BEGIN WORKING DATA

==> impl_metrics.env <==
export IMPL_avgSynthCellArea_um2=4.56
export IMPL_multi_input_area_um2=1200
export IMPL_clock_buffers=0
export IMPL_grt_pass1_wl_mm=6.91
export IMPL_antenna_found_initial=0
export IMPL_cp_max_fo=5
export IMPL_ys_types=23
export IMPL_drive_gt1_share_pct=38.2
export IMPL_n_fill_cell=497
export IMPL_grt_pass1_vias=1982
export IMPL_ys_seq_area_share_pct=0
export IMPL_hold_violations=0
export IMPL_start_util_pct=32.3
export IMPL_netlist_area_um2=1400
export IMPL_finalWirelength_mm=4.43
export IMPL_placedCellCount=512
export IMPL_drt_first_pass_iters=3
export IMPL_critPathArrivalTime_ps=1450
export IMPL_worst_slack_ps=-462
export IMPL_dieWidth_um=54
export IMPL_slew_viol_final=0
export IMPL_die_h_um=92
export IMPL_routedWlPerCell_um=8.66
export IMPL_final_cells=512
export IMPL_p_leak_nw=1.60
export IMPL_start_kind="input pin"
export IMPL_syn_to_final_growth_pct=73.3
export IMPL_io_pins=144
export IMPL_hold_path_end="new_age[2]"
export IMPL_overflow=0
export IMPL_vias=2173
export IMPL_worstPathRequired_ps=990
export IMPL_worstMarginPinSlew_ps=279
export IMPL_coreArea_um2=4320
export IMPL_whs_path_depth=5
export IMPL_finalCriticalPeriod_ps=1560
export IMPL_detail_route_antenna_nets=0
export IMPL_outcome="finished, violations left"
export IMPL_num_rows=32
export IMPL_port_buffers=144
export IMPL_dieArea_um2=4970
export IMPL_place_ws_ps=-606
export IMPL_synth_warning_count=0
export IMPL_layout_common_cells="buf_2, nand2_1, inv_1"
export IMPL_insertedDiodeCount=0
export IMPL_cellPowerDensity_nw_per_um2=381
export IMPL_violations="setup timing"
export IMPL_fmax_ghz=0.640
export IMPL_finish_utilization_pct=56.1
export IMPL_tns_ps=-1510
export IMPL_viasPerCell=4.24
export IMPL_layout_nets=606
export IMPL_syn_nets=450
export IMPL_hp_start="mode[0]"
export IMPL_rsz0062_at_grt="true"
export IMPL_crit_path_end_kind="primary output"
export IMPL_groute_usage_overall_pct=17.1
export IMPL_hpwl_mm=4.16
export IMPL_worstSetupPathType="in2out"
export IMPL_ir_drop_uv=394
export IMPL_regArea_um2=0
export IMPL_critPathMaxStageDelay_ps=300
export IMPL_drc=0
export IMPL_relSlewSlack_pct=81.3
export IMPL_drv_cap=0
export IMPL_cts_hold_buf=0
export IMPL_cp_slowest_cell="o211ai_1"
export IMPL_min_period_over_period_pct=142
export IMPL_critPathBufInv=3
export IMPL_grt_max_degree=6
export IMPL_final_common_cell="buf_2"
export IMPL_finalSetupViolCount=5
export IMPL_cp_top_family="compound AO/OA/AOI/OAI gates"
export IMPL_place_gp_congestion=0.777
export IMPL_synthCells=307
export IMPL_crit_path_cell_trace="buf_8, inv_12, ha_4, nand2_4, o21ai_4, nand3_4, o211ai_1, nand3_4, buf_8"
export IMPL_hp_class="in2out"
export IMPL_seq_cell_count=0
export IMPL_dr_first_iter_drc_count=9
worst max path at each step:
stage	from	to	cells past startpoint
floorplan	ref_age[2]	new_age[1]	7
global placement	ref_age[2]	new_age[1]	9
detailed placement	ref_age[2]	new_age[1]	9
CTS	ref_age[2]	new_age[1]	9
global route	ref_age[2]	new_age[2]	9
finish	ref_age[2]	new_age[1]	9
==> config.mk <==
export PLATFORM = sky130hd
export DESIGN_NAME = crc_packet_deframer
export DESIGN_NICKNAME = d
export VERILOG_FILES = /design/src/rtl/cpd_pkg.sv /design/src/rtl/crc_packet_deframer.sv
export SDC_FILE = /design/constraint.sdc
export NUM_CORES = 1
export LEC_CHECK = 0
export ABC_AREA = 1
export ABC_CLOCK_PERIOD_IN_PS = 3240
export BUFFER_PORTS_ARGS = -buffer_cell sky130_fd_sc_hd__buf_2
export CAP_MARGIN = 15
export CORE_UTILIZATION = 53
export CTS_CLUSTER_SIZE = 12
export DETAILED_ROUTE_END_ITERATION = 8
export PLACE_DENSITY = 0.85
export RECOVER_POWER = 100
export SYNTH_ARGS = -nofsm -noshare
export SYNTH_HDL_FRONTEND = slang
export SYNTH_SLANG_ARGS = --single-unit
==> constraint.sdc <==
create_clock -name clk -period 3.24 [get_ports clk]
set_input_delay 0.648 -clock clk [delete_from_list [all_inputs] [get_ports clk]]
set_output_delay 0.648 -clock clk [all_outputs]
set_load 0.01 [all_outputs]
==> src/rtl/cpd_pkg.sv <==
`timescale 1ns / 1ps

package cpd_pkg;

	localparam int unsigned ByteW = 8;
	localparam int unsigned CrcW  = 16;

	localparam logic [CrcW-1:0]  CrcInit       = 16'hFFFF;
	localparam logic [ByteW-1:0] StartByteRst  = 8'hA1;
	localparam logic [ByteW-1:0] MaxLengthRst  = 8'd200;

	// configuration register indexes
	localparam int unsigned CfgIdxW = 8;
	localparam logic [CfgIdxW-1:0] CfgStartByte = 8'd0;
	localparam logic [CfgIdxW-1:0] CfgMaxLength = 8'd1;

	// output tdata / tuser layout
	localparam int unsigned TdataW = 4 * ByteW;
	localparam int unsigned TuserW = 2;

	typedef enum logic [5:0] {
		PH_HUNT    = 6'b000001,
		PH_TYPE    = 6'b000010,
		PH_LEN     = 6'b000100,
		PH_CRC_LO  = 6'b001000,
		PH_CRC_HI  = 6'b010000,
		PH_PAYLOAD = 6'b100000
	} phase_t;

	typedef struct packed {
		logic [ByteW-1:0] byte_index;
		logic [ByteW-1:0] data_byte;
		logic [ByteW-1:0] pkt_length;
		logic [ByteW-1:0] pkt_type;
	} out_data_t;

	// one byte through the reflected 0x8408 crc, table-free form
	function automatic logic [CrcW-1:0] crc_feed(input logic [ByteW-1:0] b,
			input logic [CrcW-1:0] crc);
		logic [ByteW-1:0] x;
		logic [CrcW-1:0]  xw;
		x  = b ^ crc[7:0];
		x  = x ^ {x[3:0], 4'b0000};
		xw = {8'h00, x};
		return {x, crc[15:8]} ^ (xw >> 4) ^ (xw << 3);
	endfunction

endpackage

==> src/rtl/crc_packet_deframer.sv <==
`timescale 1ns / 1ps

// crc_packet_deframer
// input stream (s_*): one received byte per transaction on s_tdata
// output stream (m_*): one transaction per payload byte, plus an end-only
//   transaction (tuser has_data = 0) for a packet of zero length; tlast marks
//   the final transaction of a packet and tuser crc_ok is valid with it
// packet layout: start byte, type, length, crc low, crc high, payload
// lengths above max_length abort the header and return to hunting
// configuration port (cfg_*): index 0 start byte, index 1 max length;
//   always ready, other indexes are ignored; write only while idle
// each result is registered and appears on m_* in the cycle after its input transaction
// throughput is one byte per cycle when not stalled, set by the single registered phase step
//   (phase machine plus one-byte crc update between state and output register)
// reset: hunting, crc at 0xFFFF, output register empty, registers at
//   start byte 0xA1 and max length 200
// stall: while the output register is full and m_tready is low the input
//   stops taking bytes; it resumes in the cycle the result is taken
module crc_packet_deframer (
	input  logic                            clk,
	input  logic                            arst_n,
	// input stream
	input  logic                            s_tvalid,
	output logic                            s_tready,
	input  logic [cpd_pkg::ByteW-1:0]       s_tdata,   // rx_byte
	// output stream
	output logic                            m_tvalid,
	input  logic                            m_tready,
	output logic [cpd_pkg::TdataW-1:0]      m_tdata,   // pkt_type, pkt_length, data_byte, byte_index
	output logic                            m_tlast,   // last
	output logic [cpd_pkg::TuserW-1:0]      m_tuser,   // has_data, crc_ok
	// configuration writes
	input  logic                            cfg_valid,
	output logic                            cfg_ready,
	input  logic [cpd_pkg::CfgIdxW-1:0]     cfg_index,
	input  logic [cpd_pkg::ByteW-1:0]       cfg_data
);

	// configuration registers
	logic [cpd_pkg::ByteW-1:0] start_byte_q;
	logic [cpd_pkg::ByteW-1:0] max_length_q;

	// packet state
	cpd_pkg::phase_t           phase_q, phase_d;
	logic [cpd_pkg::ByteW-1:0] type_q, type_d;
	logic [cpd_pkg::ByteW-1:0] len_q, len_d;
	logic [cpd_pkg::CrcW-1:0]  rx_crc_q, rx_crc_d;
	logic [cpd_pkg::CrcW-1:0]  crc_q, crc_d;
	logic [cpd_pkg::ByteW-1:0] cnt_q, cnt_d;

	// output register
	logic                      out_valid_q;
	cpd_pkg::out_data_t        out_data_q, out_data_d;
	logic                      out_last_q, out_last_d;
	logic                      out_has_q, out_has_d;
	logic                      out_ok_q, out_ok_d;
	logic                      emit_d;

	logic                      in_acc;
	logic [cpd_pkg::CrcW-1:0]  crc_in;
	logic [cpd_pkg::CrcW-1:0]  crc_upd;
	logic [cpd_pkg::CrcW-1:0]  rx_crc_full;
	logic [cpd_pkg::ByteW-1:0] cnt_inc;

	// output register frees up when empty or being taken this cycle
	assign s_tready  = !out_valid_q || m_tready;
	assign in_acc    = s_tvalid && s_tready;
	assign cfg_ready = 1'b1;

	// the type byte restarts the crc from its initial value
	assign crc_in      = (phase_q == cpd_pkg::PH_TYPE) ? cpd_pkg::CrcInit : crc_q;
	assign crc_upd     = cpd_pkg::crc_feed(s_tdata, crc_in);
	assign rx_crc_full = {s_tdata, rx_crc_q[7:0]};
	assign cnt_inc     = cnt_q + 8'd1;

	// phase step for one byte
	always_comb begin
		phase_d    = phase_q;
		type_d     = type_q;
		len_d      = len_q;
		rx_crc_d   = rx_crc_q;
		crc_d      = crc_q;
		cnt_d      = cnt_q;
		emit_d     = 1'b0;
		out_data_d = '{pkt_type: type_q, pkt_length: len_q, data_byte: '0, byte_index: '0};
		out_last_d = 1'b0;
		out_has_d  = 1'b0;
		out_ok_d   = 1'b0;
		unique case (phase_q)
			cpd_pkg::PH_TYPE: begin
				type_d  = s_tdata;
				crc_d   = crc_upd;
				phase_d = cpd_pkg::PH_LEN;
			end
			cpd_pkg::PH_LEN: begin
				len_d   = s_tdata;
				crc_d   = crc_upd;
				phase_d = (s_tdata <= max_length_q) ? cpd_pkg::PH_CRC_LO : cpd_pkg::PH_HUNT;
			end
			cpd_pkg::PH_CRC_LO: begin
				rx_crc_d = {8'h00, s_tdata};
				phase_d  = cpd_pkg::PH_CRC_HI;
			end
			cpd_pkg::PH_CRC_HI: begin
				rx_crc_d = rx_crc_full;
				cnt_d    = '0;
				if (len_q == '0) begin
					// empty packet: end-only result
					phase_d    = cpd_pkg::PH_HUNT;
					emit_d     = 1'b1;
					out_last_d = 1'b1;
					out_ok_d   = (rx_crc_full == crc_q);
				end else begin
					phase_d = cpd_pkg::PH_PAYLOAD;
				end
			end
			cpd_pkg::PH_PAYLOAD: begin
				crc_d                 = crc_upd;
				cnt_d                 = cnt_inc;
				emit_d                = 1'b1;
				out_has_d             = 1'b1;
				out_data_d.data_byte  = s_tdata;
				out_data_d.byte_index = cnt_q;
				if (cnt_inc == len_q) begin
					phase_d    = cpd_pkg::PH_HUNT;
					out_last_d = 1'b1;
					out_ok_d   = (rx_crc_q == crc_upd);
				end
			end
			default: begin
				// hunting, start byte inside a packet is never looked for
				phase_d = (s_tdata == start_byte_q) ? cpd_pkg::PH_TYPE : cpd_pkg::PH_HUNT;
			end
		endcase
	end

	// configuration registers
	always_ff @(posedge clk or negedge arst_n) begin
		if (!arst_n) begin
			start_byte_q <= cpd_pkg::StartByteRst;
			max_length_q <= cpd_pkg::MaxLengthRst;
		end else if (cfg_valid) begin
			if (cfg_index == cpd_pkg::CfgStartByte) begin
				start_byte_q <= cfg_data;
			end else if (cfg_index == cpd_pkg::CfgMaxLength) begin
				max_length_q <= cfg_data;
			end
		end
	end

	// packet state, advanced once per accepted byte
	always_ff @(posedge clk or negedge arst_n) begin
		if (!arst_n) begin
			phase_q  <= cpd_pkg::PH_HUNT;
			type_q   <= '0;
			len_q    <= '0;
			rx_crc_q <= '0;
			crc_q    <= cpd_pkg::CrcInit;
			cnt_q    <= '0;
		end else if (in_acc) begin
			phase_q  <= phase_d;
			type_q   <= type_d;
			len_q    <= len_d;
			rx_crc_q <= rx_crc_d;
			crc_q    <= crc_d;
			cnt_q    <= cnt_d;
		end
	end

	// output register valid flag
	always_ff @(posedge clk or negedge arst_n) begin
		if (!arst_n) begin
			out_valid_q <= 1'b0;
		end else if (s_tready) begin
			out_valid_q <= in_acc && emit_d;
		end
	end

	// output register payload
	always_ff @(posedge clk) begin
		if (in_acc && emit_d) begin
			out_data_q <= out_data_d;
			out_last_q <= out_last_d;
			out_has_q  <= out_has_d;
			out_ok_q   <= out_ok_d;
		end
	end

	assign m_tvalid = out_valid_q;
	assign m_tdata  = out_data_q;
	assign m_tlast  = out_last_q;
	assign m_tuser  = {out_ok_q, out_has_q};

	// an empty output register never blocks the input
	a_ready_when_empty: assert property (@(posedge clk) disable iff (!arst_n)
		!out_valid_q |-> s_tready)
		else $error("input stalled with empty output register");

	// every payload byte taken yields a result in the next cycle
	a_payload_emits: assert property (@(posedge clk) disable iff (!arst_n)
		(in_acc && phase_q == cpd_pkg::PH_PAYLOAD) |=> (out_valid_q && out_has_q))
		else $error("payload byte produced no result");

	// a packet end sends the phase machine back to hunting
	a_last_hunts: assert property (@(posedge clk) disable iff (!arst_n)
		(in_acc && emit_d && out_last_d) |=> (phase_q == cpd_pkg::PH_HUNT))
		else $error("phase not back to hunting after packet end");

	// payload count stays below the held length while in payload
	a_count_range: assert property (@(posedge clk) disable iff (!arst_n)
		(phase_q == cpd_pkg::PH_PAYLOAD) |-> (cnt_q < len_q))
		else $error("payload count ran past length");

	// crc_ok only ever set on a final result
	a_ok_on_last: assert property (@(posedge clk) disable iff (!arst_n)
		(out_valid_q && out_ok_q) |-> out_last_q)
		else $error("crc_ok set on a non-final result");

endmodule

END WORKING DATA

== DIRECTIONS ==
The answer should contain only the lines from the first line of the entries through the line holding "export IMPL_worstMarginPinSlew_ps=279", each exactly as written.

== PROBLEM SOLUTION ==
==> impl_metrics.env <==
export IMPL_avgSynthCellArea_um2=4.56
export IMPL_multi_input_area_um2=1200
export IMPL_clock_buffers=0
export IMPL_grt_pass1_wl_mm=6.91
export IMPL_antenna_found_initial=0
export IMPL_cp_max_fo=5
export IMPL_ys_types=23
export IMPL_drive_gt1_share_pct=38.2
export IMPL_n_fill_cell=497
export IMPL_grt_pass1_vias=1982
export IMPL_ys_seq_area_share_pct=0
export IMPL_hold_violations=0
export IMPL_start_util_pct=32.3
export IMPL_netlist_area_um2=1400
export IMPL_finalWirelength_mm=4.43
export IMPL_placedCellCount=512
export IMPL_drt_first_pass_iters=3
export IMPL_critPathArrivalTime_ps=1450
export IMPL_worst_slack_ps=-462
export IMPL_dieWidth_um=54
export IMPL_slew_viol_final=0
export IMPL_die_h_um=92
export IMPL_routedWlPerCell_um=8.66
export IMPL_final_cells=512
export IMPL_p_leak_nw=1.60
export IMPL_start_kind="input pin"
export IMPL_syn_to_final_growth_pct=73.3
export IMPL_io_pins=144
export IMPL_hold_path_end="new_age[2]"
export IMPL_overflow=0
export IMPL_vias=2173
export IMPL_worstPathRequired_ps=990
export IMPL_worstMarginPinSlew_ps=279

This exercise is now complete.